Return each line exactly as written. Begin with the first line of the entries and end with the line that has "- Job 632 terminated".

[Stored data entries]

>>>

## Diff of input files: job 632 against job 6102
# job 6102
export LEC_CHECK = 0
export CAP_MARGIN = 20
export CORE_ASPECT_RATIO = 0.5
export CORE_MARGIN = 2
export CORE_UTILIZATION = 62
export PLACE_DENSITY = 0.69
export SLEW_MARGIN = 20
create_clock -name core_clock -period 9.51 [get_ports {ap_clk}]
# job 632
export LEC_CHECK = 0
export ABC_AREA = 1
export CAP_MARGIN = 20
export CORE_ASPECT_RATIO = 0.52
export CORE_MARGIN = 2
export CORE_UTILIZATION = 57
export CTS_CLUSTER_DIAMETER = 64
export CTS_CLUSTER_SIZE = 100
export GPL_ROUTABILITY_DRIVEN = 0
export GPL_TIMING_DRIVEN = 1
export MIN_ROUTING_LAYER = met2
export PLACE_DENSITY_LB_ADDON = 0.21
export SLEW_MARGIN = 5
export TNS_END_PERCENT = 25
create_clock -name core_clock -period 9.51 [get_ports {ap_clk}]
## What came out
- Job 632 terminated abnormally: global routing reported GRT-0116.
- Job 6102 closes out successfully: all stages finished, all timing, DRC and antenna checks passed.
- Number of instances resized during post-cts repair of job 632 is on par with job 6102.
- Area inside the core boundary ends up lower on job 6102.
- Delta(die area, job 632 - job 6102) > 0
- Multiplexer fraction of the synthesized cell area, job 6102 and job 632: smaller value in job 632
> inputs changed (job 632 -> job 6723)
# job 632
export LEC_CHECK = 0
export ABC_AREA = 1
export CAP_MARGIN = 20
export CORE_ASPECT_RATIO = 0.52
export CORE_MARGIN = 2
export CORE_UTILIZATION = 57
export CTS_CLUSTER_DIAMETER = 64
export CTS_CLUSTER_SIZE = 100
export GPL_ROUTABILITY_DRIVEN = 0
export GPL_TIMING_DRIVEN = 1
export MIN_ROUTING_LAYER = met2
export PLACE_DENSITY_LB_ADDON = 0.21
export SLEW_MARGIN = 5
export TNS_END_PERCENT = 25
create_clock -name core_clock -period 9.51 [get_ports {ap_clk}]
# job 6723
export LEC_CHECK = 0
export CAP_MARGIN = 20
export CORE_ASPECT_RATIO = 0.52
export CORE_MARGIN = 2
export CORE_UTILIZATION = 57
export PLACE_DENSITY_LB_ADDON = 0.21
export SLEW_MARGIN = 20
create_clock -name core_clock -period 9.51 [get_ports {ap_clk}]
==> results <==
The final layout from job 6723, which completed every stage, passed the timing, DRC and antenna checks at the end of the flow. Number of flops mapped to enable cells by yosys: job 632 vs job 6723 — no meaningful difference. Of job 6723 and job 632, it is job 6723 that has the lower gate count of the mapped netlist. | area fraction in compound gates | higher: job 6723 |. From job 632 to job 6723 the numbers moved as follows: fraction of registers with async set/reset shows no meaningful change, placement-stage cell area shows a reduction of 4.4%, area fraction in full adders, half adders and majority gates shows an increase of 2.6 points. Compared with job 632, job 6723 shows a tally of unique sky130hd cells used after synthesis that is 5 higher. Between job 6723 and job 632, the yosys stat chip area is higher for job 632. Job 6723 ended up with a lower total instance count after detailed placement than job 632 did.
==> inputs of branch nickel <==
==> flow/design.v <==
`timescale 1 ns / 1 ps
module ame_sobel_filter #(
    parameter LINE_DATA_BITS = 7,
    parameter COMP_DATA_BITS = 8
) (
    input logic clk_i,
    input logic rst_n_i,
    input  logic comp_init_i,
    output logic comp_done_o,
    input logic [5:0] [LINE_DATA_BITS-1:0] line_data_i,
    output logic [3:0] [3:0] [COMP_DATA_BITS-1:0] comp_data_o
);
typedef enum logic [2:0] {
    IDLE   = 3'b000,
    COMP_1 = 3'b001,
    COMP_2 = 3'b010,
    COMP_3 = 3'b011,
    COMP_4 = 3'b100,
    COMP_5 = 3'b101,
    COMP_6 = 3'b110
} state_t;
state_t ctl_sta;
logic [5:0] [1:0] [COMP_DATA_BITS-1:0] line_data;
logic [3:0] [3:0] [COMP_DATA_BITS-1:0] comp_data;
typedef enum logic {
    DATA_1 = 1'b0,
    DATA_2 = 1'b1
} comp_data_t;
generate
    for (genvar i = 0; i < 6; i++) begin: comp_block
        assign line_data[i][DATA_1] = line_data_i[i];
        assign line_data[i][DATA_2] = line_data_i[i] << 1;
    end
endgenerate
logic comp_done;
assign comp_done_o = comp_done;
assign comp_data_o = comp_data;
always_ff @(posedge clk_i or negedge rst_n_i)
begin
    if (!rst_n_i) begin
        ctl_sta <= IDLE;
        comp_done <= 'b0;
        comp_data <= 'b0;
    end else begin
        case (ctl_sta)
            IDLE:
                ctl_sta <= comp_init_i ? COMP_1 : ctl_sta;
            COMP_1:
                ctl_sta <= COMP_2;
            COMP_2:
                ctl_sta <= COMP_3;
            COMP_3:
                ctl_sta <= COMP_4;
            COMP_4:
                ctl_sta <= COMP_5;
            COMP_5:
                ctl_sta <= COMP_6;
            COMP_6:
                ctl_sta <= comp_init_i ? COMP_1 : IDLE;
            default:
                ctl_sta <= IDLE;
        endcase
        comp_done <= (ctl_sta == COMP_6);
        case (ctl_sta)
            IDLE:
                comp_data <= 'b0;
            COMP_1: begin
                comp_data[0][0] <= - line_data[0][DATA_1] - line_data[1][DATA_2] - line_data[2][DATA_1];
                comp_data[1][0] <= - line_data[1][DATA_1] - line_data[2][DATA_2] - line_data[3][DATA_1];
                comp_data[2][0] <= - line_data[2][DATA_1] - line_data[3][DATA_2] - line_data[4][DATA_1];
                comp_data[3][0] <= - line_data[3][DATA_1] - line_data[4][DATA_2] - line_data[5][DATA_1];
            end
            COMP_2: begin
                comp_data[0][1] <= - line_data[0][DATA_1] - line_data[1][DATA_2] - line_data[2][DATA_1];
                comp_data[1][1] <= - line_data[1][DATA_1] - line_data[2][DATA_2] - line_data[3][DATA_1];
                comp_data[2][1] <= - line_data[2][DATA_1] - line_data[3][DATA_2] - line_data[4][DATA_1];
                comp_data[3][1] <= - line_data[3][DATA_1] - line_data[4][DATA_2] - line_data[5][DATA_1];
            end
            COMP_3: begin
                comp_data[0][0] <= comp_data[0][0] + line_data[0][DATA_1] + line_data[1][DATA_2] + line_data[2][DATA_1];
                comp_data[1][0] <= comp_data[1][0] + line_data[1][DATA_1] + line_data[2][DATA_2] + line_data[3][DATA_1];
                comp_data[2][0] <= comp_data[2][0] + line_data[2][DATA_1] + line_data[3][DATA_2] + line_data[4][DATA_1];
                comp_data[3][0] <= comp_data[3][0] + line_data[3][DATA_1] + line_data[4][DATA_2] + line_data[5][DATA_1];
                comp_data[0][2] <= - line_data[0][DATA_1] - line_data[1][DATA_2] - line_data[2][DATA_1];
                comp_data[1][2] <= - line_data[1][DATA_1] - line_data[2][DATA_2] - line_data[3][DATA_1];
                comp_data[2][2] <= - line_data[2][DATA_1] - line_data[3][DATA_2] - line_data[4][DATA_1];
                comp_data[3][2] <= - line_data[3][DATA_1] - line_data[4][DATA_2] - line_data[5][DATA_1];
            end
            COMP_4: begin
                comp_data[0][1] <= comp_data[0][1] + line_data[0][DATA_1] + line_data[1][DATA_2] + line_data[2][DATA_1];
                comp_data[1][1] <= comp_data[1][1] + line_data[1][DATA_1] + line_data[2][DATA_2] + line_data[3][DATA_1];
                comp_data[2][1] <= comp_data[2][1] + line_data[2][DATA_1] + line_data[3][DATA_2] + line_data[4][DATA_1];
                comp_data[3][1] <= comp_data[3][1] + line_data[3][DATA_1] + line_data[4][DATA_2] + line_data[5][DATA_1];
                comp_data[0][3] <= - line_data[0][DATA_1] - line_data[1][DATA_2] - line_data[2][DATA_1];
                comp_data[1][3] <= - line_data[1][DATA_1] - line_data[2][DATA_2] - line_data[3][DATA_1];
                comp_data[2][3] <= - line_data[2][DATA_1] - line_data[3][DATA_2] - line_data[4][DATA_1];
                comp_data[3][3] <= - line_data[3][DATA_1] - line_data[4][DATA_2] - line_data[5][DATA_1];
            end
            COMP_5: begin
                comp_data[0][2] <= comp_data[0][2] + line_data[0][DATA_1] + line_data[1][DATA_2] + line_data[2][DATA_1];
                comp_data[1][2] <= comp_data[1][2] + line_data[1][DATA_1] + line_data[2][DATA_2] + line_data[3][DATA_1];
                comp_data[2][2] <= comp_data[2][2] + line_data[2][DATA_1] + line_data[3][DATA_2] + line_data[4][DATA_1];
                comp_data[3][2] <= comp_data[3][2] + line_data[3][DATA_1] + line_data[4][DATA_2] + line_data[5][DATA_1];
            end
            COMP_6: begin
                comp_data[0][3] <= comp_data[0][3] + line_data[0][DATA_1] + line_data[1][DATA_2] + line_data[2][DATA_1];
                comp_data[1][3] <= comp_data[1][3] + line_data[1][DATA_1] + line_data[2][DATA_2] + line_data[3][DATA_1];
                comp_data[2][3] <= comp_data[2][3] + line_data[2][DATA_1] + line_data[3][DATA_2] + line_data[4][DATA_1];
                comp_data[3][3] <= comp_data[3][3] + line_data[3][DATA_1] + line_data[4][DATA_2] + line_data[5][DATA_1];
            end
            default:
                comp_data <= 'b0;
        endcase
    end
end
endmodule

<<<

Answer to this exercise>
## Diff of input files: job 632 against job 6102
# job 6102
export LEC_CHECK = 0
export CAP_MARGIN = 20
export CORE_ASPECT_RATIO = 0.5
export CORE_MARGIN = 2
export CORE_UTILIZATION = 62
export PLACE_DENSITY = 0.69
export SLEW_MARGIN = 20
create_clock -name core_clock -period 9.51 [get_ports {ap_clk}]
# job 632
export LEC_CHECK = 0
export ABC_AREA = 1
export CAP_MARGIN = 20
export CORE_ASPECT_RATIO = 0.52
export CORE_MARGIN = 2
export CORE_UTILIZATION = 57
export CTS_CLUSTER_DIAMETER = 64
export CTS_CLUSTER_SIZE = 100
export GPL_ROUTABILITY_DRIVEN = 0
export GPL_TIMING_DRIVEN = 1
export MIN_ROUTING_LAYER = met2
export PLACE_DENSITY_LB_ADDON = 0.21
export SLEW_MARGIN = 5
export TNS_END_PERCENT = 25
create_clock -name core_clock -period 9.51 [get_ports {ap_clk}]
## What came out
- Job 632 terminated abnormally: global routing reported GRT-0116.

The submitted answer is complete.